株式会社壱番屋(本部)の売上(フランチャイズ収入)は、売上551億円(前年比114.2%)、利益47億円(前年比130.5%)、営業利益率8.6%(前年比114.7%)となっている。財務基盤は自己資本比率が70.2%と安定している。ROEは8.7%と、自己資本比率が高い割には、その資本を効率的に活用し利益を上げているのが分かる。

◆定説を覆したココイチのブランド価値

 日本の国民食のひとつであるカレー。そもそも、カレーは家庭で食べるものといったイメージが定着していた。それぞれの家庭に独自の「我が家のカレー」があり、昭和は特にそうだったものである。経済成長に伴い共稼ぎ世帯が増えることを背景に、忙しい中での家庭の食事は簡便化ニーズが高くなる。

 そのため、まとめづくりができて、冷蔵庫に保存しておけば、いつでも食べられるといった、その利便性もカレーが普及した要因だ。その後、核家族化など世帯人数の減少から、家で作らずレトルトカレーで済ませるという家庭が増えてきた。

 食品メーカーが開発販売するのは、ボリュームのある市場を狙った標準味のレトルトカレーが多い。その標準的なレトルトカレーに食べ慣れた人たちが増えてきたのもカレー専門店が増えた要因であろう。

 そういった環境の変化に適合させ、あえて飽きの来ないカレーを基本メニューにして、来店頻度を高めた上で、辛さや豊富なトッピングを用意し、顧客のほうでカスタマイズさせる工夫が受け入れられたのがココイチであろう。多店舗展開できた原動力は、それらをどの店よりもうまくやり切ったからだ。

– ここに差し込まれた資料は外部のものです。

$ cat config.mk
export PLATFORM = sky130hd
export DESIGN_NAME = serial_comparator_ctrl
export DESIGN_NICKNAME = d
export VERILOG_FILES = /design/src/rtl/serial_comparator_ctrl.sv
export SDC_FILE = /design/constraint.sdc
export NUM_CORES = 1
export LEC_CHECK = 0
export CORE_ASPECT_RATIO = 1.75
export CORE_UTILIZATION = 52
export CTS_BUF_LIST = sky130_fd_sc_hd__clkbuf_16
export CTS_CLUSTER_DIAMETER = 60
export CTS_CLUSTER_SIZE = 25
export DETAILED_ROUTE_END_ITERATION = 12
export GPL_TIMING_DRIVEN = 1
export MAX_ROUTING_LAYER = met4
export PLACE_DENSITY_LB_ADDON = 0.05
export SLEW_MARGIN = 30
export SYNTH_ARGS = -nofsm -noshare
export SYNTH_HDL_FRONTEND = slang
export SYNTH_SLANG_ARGS = --single-unit
$ cat constraint.sdc
create_clock -name clk -period 2.2 [get_ports clk]
set_input_delay 0.44 -clock clk [delete_from_list [all_inputs] [get_ports clk]]
set_output_delay 0.44 -clock clk [all_outputs]
set_load 0.005 [all_outputs]
[src/rtl/nibble_adder_seq.sv]
// Nibble-serial add/subtract sequencer.
// One shared 4-bit adder, LS nibble first.

module full_adder_4bit (
  input  logic [3:0] a,
  input  logic [3:0] b,
  input  logic       cin,
  output logic [3:0] sum,
  output logic       cout
);

  logic [4:0] full;

  // plain 4-bit ripple add with carry
  always_comb begin
    full = {1'b0, a} + {1'b0, b} + {4'd0, cin};
    sum  = full[3:0];
    cout = full[4];
  end

endmodule

module nibble_adder_seq #(
  parameter int NIBBLES = 4
) (
  input  logic                   clk,
  input  logic                   rst,
  input  logic                   start,
  input  logic                   sub,
  input  logic [4*NIBBLES-1:0]   a,
  input  logic [4*NIBBLES-1:0]   b,
  input  logic                   cin,
  output logic                   ready,
  output logic                   busy,
  output logic                   done,
  output logic [4*NIBBLES-1:0]   sum,
  output logic                   cout,
  output logic                   overflow
);

  localparam int IW = $clog2(NIBBLES);

  typedef enum logic [1:0] {
    IDLE = 2'd0,
    RUN  = 2'd1,
    DONE = 2'd2
  } state_t;

  state_t state;
  state_t nxt;

  logic [NIBBLES-1:0][3:0] a_q;
  logic [NIBBLES-1:0][3:0] b_q;
  logic [NIBBLES-1:0][3:0] sum_q;
  logic                    carry_q;
  logic [IW-1:0]           idx;
  logic                    last;
  logic [3:0]              fa_sum;
  logic                    fa_cout;

  assign last = (idx == IW'(NIBBLES - 1));
  assign sum  = sum_q;

  full_adder_4bit u_fa (
    .a    (a_q[idx]),
    .b    (b_q[idx]),
    .cin  (carry_q),
    .sum  (fa_sum),
    .cout (fa_cout)
  );

  // state register
  always_ff @(posedge clk) begin
    if (rst) begin
      state <= IDLE;
    end else begin
      state <= nxt;
    end
  end

  // next state and status outputs
  always_comb begin
    nxt   = state;
    ready = 1'b0;
    busy  = 1'b0;
    done  = 1'b0;
    unique case (state)
      IDLE: begin
        ready = 1'b1;
        if (start) nxt = RUN;
      end
      RUN: begin
        busy = 1'b1;
        if (last) nxt = DONE;
      end
      DONE: begin
        done = 1'b1;
        nxt  = IDLE;
      end
      default: nxt = IDLE;
    endcase
  end

  // operand latch, nibble stepping, result assembly
  always_ff @(posedge clk) begin
    if (rst) begin
      a_q      <= '0;
      b_q      <= '0;
      sum_q    <= '0;
      carry_q  <= 1'b0;
      idx      <= '0;
      cout     <= 1'b0;
      overflow <= 1'b0;
    end else begin
      unique case (state)
        IDLE: begin
          if (start) begin
            a_q      <= a;
            b_q      <= sub ? ~b : b;
            carry_q  <= sub ? 1'b1 : cin;
            idx      <= '0;
            sum_q    <= '0;
            cout     <= 1'b0;
            overflow <= 1'b0;
          end
        end
        RUN: begin
          sum_q[idx] <= fa_sum;
          carry_q    <= fa_cout;
          if (last) begin
            cout     <= fa_cout;
            overflow <= (a_q[NIBBLES-1][3] == b_q[NIBBLES-1][3])
                        && (fa_sum[3] != a_q[NIBBLES-1][3]);
          end else begin
            idx <= idx + 1'b1;
          end
        end
        DONE: begin
        end
        default: begin
        end
      endcase
    end
  end

endmodule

 夏本番、最もカレーが食べたくなる季節で、安定した需要があるから値上げしても売上の落ち込みは少ないとの判断で、値上げを追随する店も出てくることが想定されるが、業界リーダーであるココイチの価格戦略を、他店は注視しているのは当然だ。

物価高騰でうどん店の経営も厳しい

 うどん店も主力食材である小麦粉も1.5倍の値上がりし、その他のコストも他と同様に高騰している。その中で国内最大のうどんチェーンである「丸亀製麺」も、この難局を自店に優位になるように、値上げや付加価値の追求で顧客に理解を求めながら、創意工夫して運営力の強化に努めている。うどん市場も1位と2位には歴然とした差がある。

 丸亀製麺を運営するのは株式会社トリドールホールディングスである。1985年8月、焼鳥居酒屋「トリドール三番館」を創業し、2000年11月に讃岐うどん専門店「丸亀製麺」1号店を出店。現在の店舗数は840店舗(2024年3月期)である。2016年10月持株会社体制移行に伴い、株式会社トリドールホールディングスに商号変更して現在に至る。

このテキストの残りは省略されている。